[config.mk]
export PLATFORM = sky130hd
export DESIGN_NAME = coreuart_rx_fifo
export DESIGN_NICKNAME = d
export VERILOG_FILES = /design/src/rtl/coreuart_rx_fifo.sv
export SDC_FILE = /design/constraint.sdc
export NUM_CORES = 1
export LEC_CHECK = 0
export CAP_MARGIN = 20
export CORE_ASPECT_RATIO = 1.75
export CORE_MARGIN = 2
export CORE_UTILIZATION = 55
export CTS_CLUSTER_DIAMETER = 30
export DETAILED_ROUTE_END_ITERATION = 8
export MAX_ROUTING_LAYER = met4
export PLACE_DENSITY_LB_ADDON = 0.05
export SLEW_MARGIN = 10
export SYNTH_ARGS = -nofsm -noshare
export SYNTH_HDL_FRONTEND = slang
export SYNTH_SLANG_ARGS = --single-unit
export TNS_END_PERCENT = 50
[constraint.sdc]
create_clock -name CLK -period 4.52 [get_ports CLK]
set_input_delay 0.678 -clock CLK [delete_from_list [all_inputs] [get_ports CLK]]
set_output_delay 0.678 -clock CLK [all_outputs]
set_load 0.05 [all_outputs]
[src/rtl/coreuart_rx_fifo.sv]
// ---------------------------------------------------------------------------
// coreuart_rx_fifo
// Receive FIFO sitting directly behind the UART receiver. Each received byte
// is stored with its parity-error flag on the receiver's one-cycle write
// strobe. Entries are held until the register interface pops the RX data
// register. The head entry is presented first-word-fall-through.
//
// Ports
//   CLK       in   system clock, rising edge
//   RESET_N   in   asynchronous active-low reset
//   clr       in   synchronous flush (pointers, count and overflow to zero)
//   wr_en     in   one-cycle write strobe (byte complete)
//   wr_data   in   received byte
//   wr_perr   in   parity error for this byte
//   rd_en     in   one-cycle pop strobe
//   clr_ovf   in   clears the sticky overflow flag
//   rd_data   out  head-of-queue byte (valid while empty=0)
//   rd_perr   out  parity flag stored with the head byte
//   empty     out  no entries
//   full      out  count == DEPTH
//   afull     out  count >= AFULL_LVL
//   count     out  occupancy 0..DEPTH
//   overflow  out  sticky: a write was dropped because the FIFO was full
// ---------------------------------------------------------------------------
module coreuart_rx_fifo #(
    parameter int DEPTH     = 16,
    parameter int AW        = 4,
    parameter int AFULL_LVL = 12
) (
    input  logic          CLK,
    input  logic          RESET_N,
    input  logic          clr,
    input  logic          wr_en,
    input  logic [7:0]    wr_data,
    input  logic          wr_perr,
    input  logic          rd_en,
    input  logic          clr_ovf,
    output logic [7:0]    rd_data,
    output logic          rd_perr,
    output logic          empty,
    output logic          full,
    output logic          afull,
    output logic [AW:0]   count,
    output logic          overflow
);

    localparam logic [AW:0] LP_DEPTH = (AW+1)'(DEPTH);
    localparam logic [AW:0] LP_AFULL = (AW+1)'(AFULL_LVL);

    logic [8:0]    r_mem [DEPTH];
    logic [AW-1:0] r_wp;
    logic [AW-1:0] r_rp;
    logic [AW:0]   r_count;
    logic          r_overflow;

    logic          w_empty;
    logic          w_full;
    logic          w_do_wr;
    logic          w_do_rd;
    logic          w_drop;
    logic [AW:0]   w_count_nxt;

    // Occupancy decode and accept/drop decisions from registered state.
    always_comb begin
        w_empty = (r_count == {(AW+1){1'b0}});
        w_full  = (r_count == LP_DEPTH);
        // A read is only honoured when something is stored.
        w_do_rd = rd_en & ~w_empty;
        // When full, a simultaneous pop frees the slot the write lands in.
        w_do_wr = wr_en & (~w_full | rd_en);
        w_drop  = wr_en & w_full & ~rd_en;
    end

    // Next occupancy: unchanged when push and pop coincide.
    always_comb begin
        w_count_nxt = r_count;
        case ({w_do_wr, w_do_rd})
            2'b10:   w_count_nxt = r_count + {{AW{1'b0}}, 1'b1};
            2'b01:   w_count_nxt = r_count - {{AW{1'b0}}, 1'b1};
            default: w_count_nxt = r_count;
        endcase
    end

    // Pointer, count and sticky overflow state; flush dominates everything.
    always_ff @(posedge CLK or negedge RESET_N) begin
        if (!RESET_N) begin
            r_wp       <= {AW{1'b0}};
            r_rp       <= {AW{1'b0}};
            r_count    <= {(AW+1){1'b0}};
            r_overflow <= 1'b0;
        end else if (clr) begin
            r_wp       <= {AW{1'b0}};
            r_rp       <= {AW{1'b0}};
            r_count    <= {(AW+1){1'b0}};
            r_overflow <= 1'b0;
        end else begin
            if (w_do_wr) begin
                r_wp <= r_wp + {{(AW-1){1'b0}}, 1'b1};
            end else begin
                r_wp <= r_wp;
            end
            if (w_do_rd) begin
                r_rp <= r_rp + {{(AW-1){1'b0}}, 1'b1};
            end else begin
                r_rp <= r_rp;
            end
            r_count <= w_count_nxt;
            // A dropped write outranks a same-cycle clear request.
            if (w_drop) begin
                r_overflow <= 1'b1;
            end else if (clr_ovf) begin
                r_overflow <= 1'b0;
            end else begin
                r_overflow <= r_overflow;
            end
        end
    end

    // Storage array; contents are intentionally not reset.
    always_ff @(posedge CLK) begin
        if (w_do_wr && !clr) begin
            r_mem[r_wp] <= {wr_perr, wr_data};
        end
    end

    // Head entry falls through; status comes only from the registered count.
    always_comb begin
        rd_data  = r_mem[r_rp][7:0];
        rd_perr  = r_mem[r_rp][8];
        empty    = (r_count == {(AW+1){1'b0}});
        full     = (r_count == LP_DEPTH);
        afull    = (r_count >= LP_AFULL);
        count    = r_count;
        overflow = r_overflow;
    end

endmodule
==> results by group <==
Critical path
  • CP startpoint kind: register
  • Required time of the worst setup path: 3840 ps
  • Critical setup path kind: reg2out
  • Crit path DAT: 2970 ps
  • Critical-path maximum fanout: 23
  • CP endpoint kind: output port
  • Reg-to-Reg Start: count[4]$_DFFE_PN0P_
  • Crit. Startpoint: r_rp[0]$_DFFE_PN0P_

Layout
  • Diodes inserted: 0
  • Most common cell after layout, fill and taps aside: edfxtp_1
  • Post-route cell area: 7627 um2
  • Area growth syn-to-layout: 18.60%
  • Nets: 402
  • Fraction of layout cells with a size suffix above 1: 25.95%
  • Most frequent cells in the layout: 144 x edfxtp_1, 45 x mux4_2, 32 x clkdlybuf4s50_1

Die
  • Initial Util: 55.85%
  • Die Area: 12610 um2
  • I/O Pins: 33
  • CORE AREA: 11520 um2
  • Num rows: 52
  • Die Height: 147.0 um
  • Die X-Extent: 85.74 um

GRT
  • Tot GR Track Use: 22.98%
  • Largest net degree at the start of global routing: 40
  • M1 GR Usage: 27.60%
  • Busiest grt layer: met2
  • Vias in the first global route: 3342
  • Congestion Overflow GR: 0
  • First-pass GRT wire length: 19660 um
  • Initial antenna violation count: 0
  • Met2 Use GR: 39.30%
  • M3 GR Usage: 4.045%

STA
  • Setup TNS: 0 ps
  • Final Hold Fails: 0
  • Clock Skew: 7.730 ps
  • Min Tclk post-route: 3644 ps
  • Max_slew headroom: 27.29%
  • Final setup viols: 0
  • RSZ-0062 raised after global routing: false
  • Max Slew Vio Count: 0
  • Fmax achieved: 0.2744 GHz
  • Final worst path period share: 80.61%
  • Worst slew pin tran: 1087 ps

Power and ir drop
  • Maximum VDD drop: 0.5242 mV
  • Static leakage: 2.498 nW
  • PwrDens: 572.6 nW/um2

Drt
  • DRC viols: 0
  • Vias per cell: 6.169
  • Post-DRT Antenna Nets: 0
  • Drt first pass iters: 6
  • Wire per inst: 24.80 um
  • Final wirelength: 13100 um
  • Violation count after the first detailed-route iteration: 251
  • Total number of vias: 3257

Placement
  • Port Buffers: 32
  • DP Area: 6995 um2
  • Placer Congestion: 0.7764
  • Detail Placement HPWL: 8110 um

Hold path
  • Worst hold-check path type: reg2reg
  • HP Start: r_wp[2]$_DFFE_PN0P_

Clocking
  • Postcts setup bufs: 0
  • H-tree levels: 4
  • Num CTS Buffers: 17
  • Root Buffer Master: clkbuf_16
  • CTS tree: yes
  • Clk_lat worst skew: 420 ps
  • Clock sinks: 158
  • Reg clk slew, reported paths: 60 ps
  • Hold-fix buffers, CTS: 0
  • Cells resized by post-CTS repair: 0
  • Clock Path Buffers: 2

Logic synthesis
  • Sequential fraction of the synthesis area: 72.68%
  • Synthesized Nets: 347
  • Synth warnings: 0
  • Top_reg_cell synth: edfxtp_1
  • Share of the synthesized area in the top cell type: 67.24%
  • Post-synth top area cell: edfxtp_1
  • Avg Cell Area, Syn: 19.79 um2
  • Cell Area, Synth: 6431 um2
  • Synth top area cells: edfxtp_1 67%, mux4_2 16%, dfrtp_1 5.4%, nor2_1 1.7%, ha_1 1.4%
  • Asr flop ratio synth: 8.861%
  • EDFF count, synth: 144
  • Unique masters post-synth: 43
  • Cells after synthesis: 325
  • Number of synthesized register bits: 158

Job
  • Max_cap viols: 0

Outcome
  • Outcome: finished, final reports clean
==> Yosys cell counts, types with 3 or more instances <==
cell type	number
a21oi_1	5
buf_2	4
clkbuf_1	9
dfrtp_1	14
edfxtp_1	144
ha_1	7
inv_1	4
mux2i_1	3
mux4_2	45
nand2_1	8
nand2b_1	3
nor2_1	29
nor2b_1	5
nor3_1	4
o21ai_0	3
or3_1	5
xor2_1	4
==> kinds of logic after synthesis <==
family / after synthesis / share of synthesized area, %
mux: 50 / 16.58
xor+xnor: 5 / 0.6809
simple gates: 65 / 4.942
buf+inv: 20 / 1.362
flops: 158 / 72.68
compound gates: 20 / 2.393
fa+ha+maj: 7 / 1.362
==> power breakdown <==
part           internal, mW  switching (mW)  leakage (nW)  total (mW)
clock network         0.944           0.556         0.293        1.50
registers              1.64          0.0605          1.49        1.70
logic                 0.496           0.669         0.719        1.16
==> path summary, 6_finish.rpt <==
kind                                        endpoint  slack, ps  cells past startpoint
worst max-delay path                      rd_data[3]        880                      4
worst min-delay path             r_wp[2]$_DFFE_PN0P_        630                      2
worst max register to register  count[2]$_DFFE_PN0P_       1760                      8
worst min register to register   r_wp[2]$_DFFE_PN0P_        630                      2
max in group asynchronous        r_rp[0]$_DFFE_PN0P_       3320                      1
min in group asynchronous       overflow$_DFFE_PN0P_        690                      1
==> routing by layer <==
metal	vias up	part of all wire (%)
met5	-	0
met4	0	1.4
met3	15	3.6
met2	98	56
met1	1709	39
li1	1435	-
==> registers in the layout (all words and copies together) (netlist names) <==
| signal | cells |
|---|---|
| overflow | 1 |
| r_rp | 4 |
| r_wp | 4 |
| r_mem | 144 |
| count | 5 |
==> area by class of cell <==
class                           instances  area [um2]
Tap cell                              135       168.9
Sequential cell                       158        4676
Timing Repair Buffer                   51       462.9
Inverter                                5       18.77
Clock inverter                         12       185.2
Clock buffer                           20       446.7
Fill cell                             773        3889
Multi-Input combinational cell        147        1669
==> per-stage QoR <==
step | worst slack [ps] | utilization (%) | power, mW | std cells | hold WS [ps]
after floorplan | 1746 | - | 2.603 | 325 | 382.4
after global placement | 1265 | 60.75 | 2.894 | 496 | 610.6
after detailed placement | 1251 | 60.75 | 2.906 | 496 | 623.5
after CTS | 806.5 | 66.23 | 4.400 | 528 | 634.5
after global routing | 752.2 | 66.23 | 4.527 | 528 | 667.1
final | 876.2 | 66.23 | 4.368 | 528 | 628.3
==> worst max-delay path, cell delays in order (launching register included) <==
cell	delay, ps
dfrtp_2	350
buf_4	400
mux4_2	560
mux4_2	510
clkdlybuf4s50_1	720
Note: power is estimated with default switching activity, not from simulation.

## What is being asked
Each line above that contains "group" must be copied out.

## Response to this exercise
==> results by group <==
max in group asynchronous        r_rp[0]$_DFFE_PN0P_       3320                      1
min in group asynchronous       overflow$_DFFE_PN0P_        690                      1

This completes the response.